Genomenon, an AI-driven genomics company, announced the publication of a paper in Human Mutation summarizing current knowledge of clinical and genetic findings in patients with ENPP1 Deficiency. The study, completed in collaboration with Inozyme Pharma, demonstrates the necessity of comprehensive genomic data for accelerating the diagnosis of rare disease, the company says.
Key among the findings of the paper was a three-fold increase in disease-causing variants, which were not found in other commonly used databases. The comprehensiveness of the data found with Genomenon’s approach of AI and expert review provided new insight into the heterogeneity of ENPP1 Deficiency and informed treatment guidance.
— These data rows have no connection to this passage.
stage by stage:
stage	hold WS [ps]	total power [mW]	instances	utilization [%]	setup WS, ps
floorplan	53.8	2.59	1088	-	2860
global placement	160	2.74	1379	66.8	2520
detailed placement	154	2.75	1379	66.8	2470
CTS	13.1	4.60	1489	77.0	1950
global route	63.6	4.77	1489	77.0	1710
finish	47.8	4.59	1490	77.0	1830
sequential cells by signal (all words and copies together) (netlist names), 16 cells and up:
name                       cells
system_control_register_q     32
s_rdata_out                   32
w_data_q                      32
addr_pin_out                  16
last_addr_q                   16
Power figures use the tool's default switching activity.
The data has been made available to doctors, researchers, and clinicians through Genomenon’s Mastermind Genomic Search Engine with the purpose of increasing awareness and diagnosis of the disease and related clinical trials.
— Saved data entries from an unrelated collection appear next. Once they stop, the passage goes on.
--- config.mk ---
export PLATFORM = sky130hd
export DESIGN_NAME = pushbutton_power_sequencer
export DESIGN_NICKNAME = d
export VERILOG_FILES = /design/src/rtl/pb_seq_pkg.sv /design/src/rtl/pushbutton_power_sequencer.sv
export SDC_FILE = /design/constraint.sdc
export NUM_CORES = 1
export LEC_CHECK = 0
export BUFFER_PORTS_ARGS = -buffer_cell sky130_fd_sc_hd__buf_2
export CORE_MARGIN = 10
export CORE_UTILIZATION = 48
export DETAILED_ROUTE_END_ITERATION = 8
export HOLD_SLACK_MARGIN = 0.1
export PLACE_DENSITY_LB_ADDON = 0.08
export SLEW_MARGIN = 5
export SYNTH_ARGS = -nofsm -noshare
export SYNTH_HDL_FRONTEND = slang
export SYNTH_SLANG_ARGS = --single-unit
--- constraint.sdc ---
create_clock -name clk -period 6 [get_ports clk]
set_clock_uncertainty 0.1 [all_clocks]
set_input_delay 0.3 -clock clk [delete_from_list [all_inputs] [get_ports clk]]
set_output_delay 0.3 -clock clk [all_outputs]
set_load 0.05 [all_outputs]
--- src/rtl/pb_seq_pkg.sv ---
// Purpose: Constants and types for the pushbutton power sequencer.
// Assumes: 250 MHz clock; long times are top-level parameters.
// Notes:   Times are kept in their own unit, counts derived here.
package pb_seq_pkg;

  localparam int unsigned CLK_MHZ              = 250;
  localparam int unsigned TURN_ON_DEBOUNCE_MS  = 32;
  localparam int unsigned TURN_OFF_DEBOUNCE_MS = 32;
  localparam int unsigned MIN_REQUEST_MS       = 32;
  localparam int unsigned FORCED_OFF_BASE_MS   = 64;
  localparam int unsigned BLANKING_MS          = 512;
  localparam int unsigned LOCKOUT_MS           = 256;
  localparam int unsigned HALT_DELAY_US        = 30;
  localparam int unsigned EXTEND_CYCLES        = 16;
  localparam int unsigned CNT_W                = 32;

  localparam int unsigned TURN_ON_DEBOUNCE_CYC  = TURN_ON_DEBOUNCE_MS * 1000 * CLK_MHZ;
  localparam int unsigned TURN_OFF_DEBOUNCE_CYC = TURN_OFF_DEBOUNCE_MS * 1000 * CLK_MHZ;
  localparam int unsigned MIN_REQUEST_CYC       = MIN_REQUEST_MS * 1000 * CLK_MHZ;
  localparam int unsigned FORCED_OFF_BASE_CYC   = FORCED_OFF_BASE_MS * 1000 * CLK_MHZ;
  localparam int unsigned BLANKING_CYC          = BLANKING_MS * 1000 * CLK_MHZ;
  localparam int unsigned LOCKOUT_CYC           = LOCKOUT_MS * 1000 * CLK_MHZ;
  localparam int unsigned HALT_DELAY_CYC        = HALT_DELAY_US * CLK_MHZ;

  localparam logic [31:0] EXTEND_CLEAR = 32'h0000_0000;

  typedef enum logic [2:0] {
    ST_OFF      = 3'b000,
    ST_ON_DEB   = 3'b001,
    ST_BLANK    = 3'b010,
    ST_POWERED  = 3'b011,
    ST_LOCKOUT  = 3'b100,
    ST_ABORT    = 3'b101
  } seq_state_t;

  typedef struct packed {
    logic supply_o;
    logic supply_oe;
    logic request_o;
    logic request_oe;
  } pin_drive_t;

endpackage : pb_seq_pkg

--- src/rtl/pushbutton_power_sequencer.sv ---
// Purpose: Pushbutton on/off power sequencer with processor handshake.
// Assumes: Pins are asynchronous and pass four flip-flops each, three synchroniser stages and one filter register.
// Notes:   Open-drain pins are given as output and output enable.
// Contract
// Supply on after 32 ms press plus extension.
// On extension from capacitor, zero when floating.
// Supply pin open drain, polarity by variant.
// Ignore halt and button 512 ms after on.
// Halt low at blanking end releases supply.
// Halt falling edge releases within 30 us.
// Processor holds halt low at least 30 us.
// Request low after 32 ms press when powered.
// Request held 32 ms and while pressed.
// Long press releases supply and request.
// Forced off 64 ms plus off extension.
// Button ignored during lockout after release.
// Lockout lasts nominally 256 ms.
// Any button release restarts debounce timers.
// Power-up holds supply off, request released.
// Off extension counted as sixteen timer cycles; code adds off_time_extend as plain cycles.
// Extensions are cycle counts; zero means floating.
// State machine; timers cleared on state entry.
`timescale 1ns/10ps
module pushbutton_power_sequencer
  import pb_seq_pkg::*;
#(
  parameter logic        ACTIVE_HIGH_SUPPLY = 1'b1,
  parameter int unsigned TURN_ON_CYC        = TURN_ON_DEBOUNCE_CYC,
  parameter int unsigned TURN_OFF_CYC       = TURN_OFF_DEBOUNCE_CYC,
  parameter int unsigned REQUEST_MIN_CYC    = MIN_REQUEST_CYC,
  parameter int unsigned FORCED_OFF_CYC     = FORCED_OFF_BASE_CYC,
  parameter int unsigned BLANK_CYC          = BLANKING_CYC,
  parameter int unsigned LOCK_CYC           = LOCKOUT_CYC
) (
  // Clock and reset.
  input  wire logic        clk,
  input  wire logic        rst_b,
  // Pins from the outside world.
  input  wire logic        pushbutton_n,
  input  wire logic        halt_power_n,
  // Extension settings in clock cycles, zero for a floating pin.
  input  wire logic [31:0] on_time_extend,
  input  wire logic [31:0] off_time_extend,
  // Open-drain supply switch pin.
  output logic             supply_switch_o,
  output logic             supply_switch_oe,
  // Open-drain shutdown request pin.
  output logic             shutdown_request_o,
  output logic             shutdown_request_oe
);

  // Number of asynchronous pins, each with its own copy of the filter.
  localparam int unsigned N_PINS = 2;

  // Pin levels; a filtered bit is high while its pin is held low.
  logic [N_PINS-1:0] pin_raw;
  logic [N_PINS-1:0] pin_low;
  logic              pb_low;
  logic              halt_low;

  // Sequencer state.
  seq_state_t        state_q;
  seq_state_t        state_d;

  // Timers: time in the current state and length of the current press.
  logic [CNT_W-1:0]  state_cnt_q;
  logic [CNT_W-1:0]  state_cnt_d;
  logic [CNT_W-1:0]  press_cnt_q;
  logic [CNT_W-1:0]  press_cnt_d;

  // Kill input edge detector.
  logic              halt_seen_q;
  logic              halt_seen_d;

  // Supply switch state.
  logic              supply_on_q;
  logic              supply_on_d;
  logic              supply_drop;

  // Shutdown request state.
  logic              req_q;
  logic              req_d;
  logic [CNT_W-1:0]  req_cnt_q;
  logic [CNT_W-1:0]  req_cnt_d;

  // Timer targets and the events that they produce.
  logic [CNT_W-1:0]  on_target;
  logic [CNT_W-1:0]  off_target;
  logic              on_reached;
  logic              off_reached;
  logic              req_reached;
  logic              req_min_done;
  logic              blank_done;
  logic              lock_done;
  logic              halt_fall;

  // Open-drain pin drive.
  pin_drive_t        drive;

  // Each pin enters its own copy of the three-stage filter.
  assign pin_raw = {halt_power_n, pushbutton_n};

  for (genvar p = 0; p < N_PINS; p++) begin : g_pin
    logic [2:0] sync_q;
    logic [2:0] sync_d;
    logic       low_q;
    logic       low_d;

    // A level counts once the second and third stage agree, so a
    // metastable first stage never reaches the sequencer.
    always_comb begin
      sync_d = {sync_q[1:0], pin_raw[p]};
      low_d  = low_q;
      if (sync_q[1] == sync_q[2]) begin
        low_d = ~sync_q[2];
      end
    end

    // Idle pins at reset.
    always_ff @(posedge clk) begin
      if (!rst_b) begin
        sync_q <= 3'h7;
        low_q  <= 1'b0;
      end else begin
        sync_q <= sync_d;
        low_q  <= low_d;
      end
    end

    assign pin_low[p] = low_q;
  end

  assign pb_low   = pin_low[0];
  assign halt_low = pin_low[1];

  // On extension added to the fixed debounce.
  // Extension as cycle counts.
  assign on_target    = CNT_W'(TURN_ON_CYC) + on_time_extend;
  // Forced off base plus extension.
  // Extension added as plain cycles; EXTEND_CYCLES (sixteen) is not used.
  assign off_target   = CNT_W'(FORCED_OFF_CYC) + off_time_extend;

  // Each compare looks one count ahead, so the event acts on the edge
  // at which the timer would reach its target.
  // Continuous press reaches the on target.
  assign on_reached   = press_cnt_q + 32'h1 >= on_target;
  // Long press reaches the forced-off target.
  assign off_reached  = press_cnt_q + 32'h1 >= off_target;
  // Press reaches the turn-off debounce.
  assign req_reached  = press_cnt_q + 32'h1 >= CNT_W'(TURN_OFF_CYC);
  assign req_min_done = req_cnt_q + 32'h1 >= CNT_W'(REQUEST_MIN_CYC);
  // Blanking window length.
  assign blank_done   = state_cnt_q + 32'h1 >= CNT_W'(BLANK_CYC);
  // Lockout length.
  assign lock_done    = state_cnt_q + 32'h1 >= CNT_W'(LOCK_CYC);
  // A new fall of the kill input.
  assign halt_fall    = halt_low && !halt_seen_q;

  // Sequencer next state.
  always_comb begin
    state_d = state_q;
    unique case (state_q)
      ST_OFF: begin
        if (pb_low) begin
          state_d = ST_ON_DEB;
        end
      end
      ST_ON_DEB: begin
        if (!pb_low) begin
          state_d = ST_OFF;
        end else if (on_reached) begin
          state_d = ST_BLANK;
        end
      end
      ST_BLANK: begin
        // Halt and button ignored here.
        // Abort when halt is still low.
        if (blank_done) begin
          state_d = halt_low ? ST_ABORT : ST_POWERED;
        end
      end
      ST_POWERED: begin
        // Halt falling edge drops supply next cycle.
        // Long press forces power off.
        if (halt_fall || off_reached) begin
          state_d = ST_LOCKOUT;
        end
      end
      ST_ABORT: begin
        state_d = ST_LOCKOUT;
      end
      ST_LOCKOUT: begin
        // Button ignored until lockout ends.
        if (lock_done) begin
          state_d = ST_OFF;
        end
      end
      default: begin
        state_d = ST_OFF;
      end
    endcase
  end

  // Power-up starts in the off state.
  always_ff @(posedge clk) begin
    if (!rst_b) begin
      state_q <= ST_OFF;
    end else begin
      state_q <= state_d;
    end
  end

  // Timers restart on every state change, so no count carries over
  // from one phase of the sequence into the next.
  always_comb begin
    state_cnt_d = state_cnt_q + 32'h1;
    // Button release zeroes the press timer.
    press_cnt_d = pb_low ? press_cnt_q + 32'h1 : 32'h0;
    // Timers cleared on state entry.
    if (state_d != state_q) begin
      state_cnt_d = 32'h0;
      press_cnt_d = 32'h0;
    end
  end

  always_ff @(posedge clk) begin
    if (!rst_b) begin
      state_cnt_q <= 32'h0;
      press_cnt_q <= 32'h0;
    end else begin
      state_cnt_q <= state_cnt_d;
      press_cnt_q <= press_cnt_d;
    end
  end

  // The kill input must fall while powered; a low level carried over
  // from blanking is not a new request. Entry to any state marks the
  // input as already seen.
  always_comb begin
    halt_seen_d = halt_seen_q;
    if (state_q == ST_POWERED) begin
      halt_seen_d = halt_low;
    end
    if (state_d != state_q) begin
      halt_seen_d = 1'b1;
    end
  end

  always_ff @(posedge clk) begin
    if (!rst_b) begin
      halt_seen_q <= 1'b1;
    end else begin
      halt_seen_q <= halt_seen_d;
    end
  end

  // Leaving the powered state for any reason also ends a request.
  assign supply_drop = (state_q == ST_POWERED) && (state_d != ST_POWERED);

  // The supply follows the sequencer: on from the end of the turn-on
  // debounce until powered operation ends or blanking aborts.
  always_comb begin
    supply_on_d = supply_on_q;
    if (state_q == ST_ON_DEB && state_d == ST_BLANK) begin
      supply_on_d = 1'b1;
    end
    if (state_d == ST_ABORT || state_d == ST_LOCKOUT ||
        state_d == ST_OFF) begin
      supply_on_d = 1'b0;
    end
  end

  // Supply released at reset.
  always_ff @(posedge clk) begin
    if (!rst_b) begin
      supply_on_q <= 1'b0;
    end else begin
      supply_on_q <= supply_on_d;
    end
  end

  // Shutdown request next value.
  always_comb begin
    req_d     = req_q;
    req_cnt_d = req_q ? req_cnt_q + 32'h1 : 32'h0;
    if (state_q == ST_POWERED) begin
      // Request after turn-off debounce.
      if (!req_q && req_reached) begin
        req_d = 1'b1;
      end
      // Hold request minimum and while pressed.
      if (req_q && !pb_low && req_min_done) begin
        req_d = 1'b0;
      end
    end else begin
      req_d = 1'b0;
    end
    // Forced off or kill releases the request as well.
    if (supply_drop) begin
      req_d = 1'b0;
    end
  end

  // Request released at reset.
  always_ff @(posedge clk) begin
    if (!rst_b) begin
      req_q     <= 1'b0;
      req_cnt_q <= 32'h0;
    end else begin
      req_q     <= req_d;
      req_cnt_q <= req_cnt_d;
    end
  end

  // Open drain with variant polarity. The active-high variant
  // lets the pull-up raise the pin while the supply is on; the
  // active-low variant pulls the pin low while the supply is on.
  always_comb begin
    drive.supply_o   = 1'b0;
    drive.supply_oe  = ACTIVE_HIGH_SUPPLY ? ~supply_on_q : supply_on_q;
    drive.request_o  = 1'b0;
    drive.request_oe = req_q;
  end

  assign supply_switch_o     = drive.supply_o;
  assign supply_switch_oe    = drive.supply_oe;
  assign shutdown_request_o  = drive.request_o;
  assign shutdown_request_oe = drive.request_oe;

endmodule : pushbutton_power_sequencer

==> flow_summary.ini <==
[critical_path]
crit_chain = ha_1 > nand3_1 > nor4_2 > buf_4 > nor2b_1 > nand3_1 > nor2_1 > xor2_1 > ha_1 > nand4_1 > nor4_1 > o211ai_1 > o21ai_0 > and2_1 > nor4_4 > o211ai_4 > buf_12 > nor2_1
worst_path_largest_cell_delay_ns = 0.62
path_class = reg -> reg
crit_path_max_fanout = 38
path_buf_inv = 2
worst_ep_required_time_ns = 6.14
worst_path_max_delay_cell = o211ai_4
critPathLaunchType = flip-flop
cp.arrival_ns = 5.33
cp_top_family = simple AND/OR/NAND/NOR gates
cp-end-kind = flip-flop

[synth]
synth-compound-area-share = 0.122
synth_top_cell_area_share = 0.282
synth_common_cells = nor2_1, dfxtp_1, nand2_1
synth-simple-area-share = 0.300
synth_cells = 977
syn_area_per_cell_sq_um = 7.99
synthFlopType = dfxtp_1
synth-edff-count = 0
syn_area_sq_mm = 0.00781
yosysWarnings = 0
synth_fa_ha_area_frac = 0.115
yosysTopAreaCell = dfxtp_1
async_flop_share = 0
synth.area.top_cells = dfxtp_1, ha_1, xor2_1
synth_most_common_cell = nor2_1
synth_seq_cells = 110
synth-xor-area-share = 0.145
ys_seq_area_frac = 0.282
synth.lib_cells_used.distinct = 69
synthMuxAreaShare = 0.00417
synth_top_family_by_area = simple AND/OR/NAND/NOR gates

[power_and_ir_drop]
powerDensity_mw_per_mm2 = 171
peakVddDrop_mv = 0.0988
leakage_nw = 3.46
p_total_mw = 1.49

[sta]
fin_crit_ns = 5.19
worstMarginPinSlew_ns = 1.06
fmax_ghz = 0.193
setup_violations = 0
hold_viol = 0
setup_ws_ns = 0.812
rsz0062_at_grt = false
slew_violations = 0
fin_crit_sh = 0.865
relSlewSlack = 0.291
whs_ns = 0.181
tns_ns = 0

[drt]
drc_errors = 0
ant_nets = 0
viasPerCell = 5.34
wire_per_inst_microns = 13.8
vias = 6727
routed_wl_microns = 17400
drt_iter0_markers = 324
firstDrtPassIters = 4

[die]
die_y_microns = 148
coreArea_sq_mm = 0.0159
initial_core_util = 0.491
dieArea_sq_mm = 0.0218
ios = 72
num_rows = 46
die_w_microns = 148

[flow_run]
max-cap-violations = 0

[final_layout]
seqCellArea_sq_mm = 0.00220
nFillCells = 1609
diodes = 0
drive_above_1_share = 0.104
multi_input_area_sq_mm = 0.00537
fin_util = 0.547
nNetsFinal = 1178
area_growth_pct = 11.3

[placement]
io_buffers = 69
dp_hpwl_microns = 13700
routabilityCongestion = 0.845
pre_cts_ws_ns = 0.781

[global_route]
overflow = 0
gr-usage-all-layers = 0.161
grt_antenna_before_repair = 0
grt_pass1_vias = 6438
grt_start_max_net_pins = 39
grt_first_pass_wirelength_microns = 30000

[clock_tree]
cts_buffers = 9
cts_tree = built
cts_setup_buffers = 0
htreeDepth = 3
cts-root-buf = clkbuf_16
clock-sinks = 110
clk_latency_ns = 0.36
cts_resized = 0
path_clk_slew_ns = 0.08
clock_path_buffers = 2

[min_path]
hold_path.class = in -> reg

[outcome]
status = completed
## per-stage QoR
stage / cells / instance area [sq um]
global route: 1260 / 8690
CTS: 1260 / 8690
detailed placement: 1242 / 8360
global placement: 1242 / 8360
finish: 1260 / 8690
floorplan: 978 / 7810
## state kept, by name, summed over array words and instances, names as in the netlist
signal,flops
g_pin.low_q,2
g_pin.sync_q,6
halt_seen_q,1
press_cnt_q,32
req_cnt_q,32
shutdown_request_oe,1
state_cnt_q,32
state_q,3
supply_on_q,1
## logic make-up after synthesis
group | count (synthesis)
xor gates and xnor gates | 129
buffers and inverters | 59
AOI/OAI and AO/OA | 144
adders and majority gates | 72
other | 1
and+or+nand+nor | 459
muxes | 3
DFF | 110
## power by group
part / internal [mW] / switching [mW] / total (mW)
clock: 0.339 / 0.279 / 0.619
combinational: 0.0593 / 0.0726 / 0.132
sequential: 0.733 / 0.00313 / 0.736
## path summary, 6_finish.rpt
kind | from | endpoint | slack (ns) | cells past startpoint
hold / removal | rst_b | g_pin[1].sync_q[1] | 0.18 | 2
setup reg to reg | press_cnt_q[0] | state_cnt_q[7] | 0.81 | 18
setup / recovery | press_cnt_q[0] | state_cnt_q[7] | 0.81 | 18
hold reg to reg | g_pin[0].sync_q[0] | g_pin[0].sync_q[1] | 0.31 | 1
## per-layer routing
layer	track usage	wire, microns	up-vias
met5	0	0	-
met4	0.0496	128	0
met3	0.0174	315	8
met2	0.259	8010	78
met1	0.219	8970	3055
li1	-	-	3586
## area by class of cell
type                       count  share of cell area
multi-input combinational    809               0.618
sequential                   110               0.253
timing repair buffer          76              0.0478
inverter                      33              0.0143
clock inverter                 5             0.00734
tap                          216              0.0311
clock buffer                  11              0.0279
## repair_timing
| action | in CTS | in global routing |
|---|---|---|
| endpoints found under the setup margin | 0 | 0 |
| hold buffers | 2 | 0 |
| hold endpoints to repair | 2 | 0 |
## cell usage in the layout, fill, tap and decap left out, drive strengths merged, types with 3 or more instances in the layout
master and n:
a2111oi 4, a211o 3, a211oi 8, a21o 7, a21oi 39, a31oi 8
a41oi 3, and2 10, and3 11, and4 11, buf 74, clkbuf 11
dfxtp 110, ha 71, inv 35, nand2 104, nand2b 14, nand3 47
nand4 35, nor2 140, nor2b 13, nor3 20, nor3b 12, nor4 16
nor4b 4, o2111ai 3, o211ai 4, o21a 3, o21ai 34, o31a 3
o31ai 4, or3 10, or4 9, xnor2 64, xor2 65
(Power assumes the default switching activity.)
“Our team continues to apply innovative methods to better understand ENPP1 Deficiency and inform our disease awareness, clinical and regulatory efforts, as we work to develop the first potential treatment for this rare and devastating lifelong disease,” says Henric Bjarke, Inozyme’s chief operating officer. “The data shared by our collaborators suggest a larger population with ENPP1 Deficiency than previously understood. The publication also shows a lack of phenotype-genotype correlation, supporting treatment regardless of clinical presentation and underscoring the need for an approved therapeutic option.”
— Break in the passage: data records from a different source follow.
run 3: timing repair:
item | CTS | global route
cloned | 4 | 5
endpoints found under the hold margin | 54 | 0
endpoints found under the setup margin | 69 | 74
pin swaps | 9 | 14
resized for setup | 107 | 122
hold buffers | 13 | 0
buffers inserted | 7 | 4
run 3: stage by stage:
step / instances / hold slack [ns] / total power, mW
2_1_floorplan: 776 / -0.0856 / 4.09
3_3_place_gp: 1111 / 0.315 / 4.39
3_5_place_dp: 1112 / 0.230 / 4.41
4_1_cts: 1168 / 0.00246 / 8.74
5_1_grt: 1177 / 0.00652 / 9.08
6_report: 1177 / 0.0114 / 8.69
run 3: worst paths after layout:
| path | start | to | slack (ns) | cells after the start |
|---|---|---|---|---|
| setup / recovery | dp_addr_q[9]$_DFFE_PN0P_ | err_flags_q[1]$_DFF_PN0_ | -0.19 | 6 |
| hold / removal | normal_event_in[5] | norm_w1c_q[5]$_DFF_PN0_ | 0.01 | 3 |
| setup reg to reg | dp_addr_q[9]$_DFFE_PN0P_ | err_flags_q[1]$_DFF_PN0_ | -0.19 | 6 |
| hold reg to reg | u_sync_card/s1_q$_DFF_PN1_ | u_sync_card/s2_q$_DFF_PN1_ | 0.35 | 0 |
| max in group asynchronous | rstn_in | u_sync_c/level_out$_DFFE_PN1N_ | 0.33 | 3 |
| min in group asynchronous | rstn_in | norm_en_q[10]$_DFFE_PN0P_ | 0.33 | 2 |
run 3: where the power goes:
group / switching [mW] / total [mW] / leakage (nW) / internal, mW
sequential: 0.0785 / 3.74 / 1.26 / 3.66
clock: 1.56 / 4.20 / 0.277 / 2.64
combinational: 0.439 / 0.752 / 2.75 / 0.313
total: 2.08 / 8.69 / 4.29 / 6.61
Researchers identified all published cases of ENPP1 Deficiency using Genomenon’s Mastermind Genomic Search Engine, a comprehensive database of variants with evidence cited in the medical literature. They then integrated data from two natural history studies of patients with GACI and ARHR2 and five patients not previously published, and interpreted the data with Mastermind. This method resulted in a comprehensive patient and variant database for ENPP1 Deficiency-associated diseases. In total, over 2,300 articles were reviewed using Genomenon’s AI-powered capability. The articles were then reviewed by expert curators to ensure quality.
“Genomenon has worked with Inozyme for the past year to produce the world’s most comprehensive variant landscape for ENPP1 Deficiency,” says Mark Kiel, MD, PhD, chief scientific officer and co-founder of Genomenon. “The AI-driven genetic dataset, along with information on available clinical trials, can be accessed through Mastermind, and has the potential to increase the number of patients who are accurately diagnosed with this devastating rare disease. Our partnership with Inozyme puts critical information about ENPP1 Deficiency at the fingertips of doctors via a database that is continually updated as new evidence is published and will play a key role in addressing missed diagnoses, which has long been a challenge for this disease community.”
Co-authors of the paper include Stephanie A. Mercurio, Lauren M. Chunn, Gus Khursigara, Catherine Nester, Kathleen Wray, Ulrike Botschen, Mark J. Kiel, Frank Rutsch, and Carlos R. Ferreira. The work was funded by Inozyme Pharma and partly supported by the Intramural Research Program of the National Human Genome Research Institute.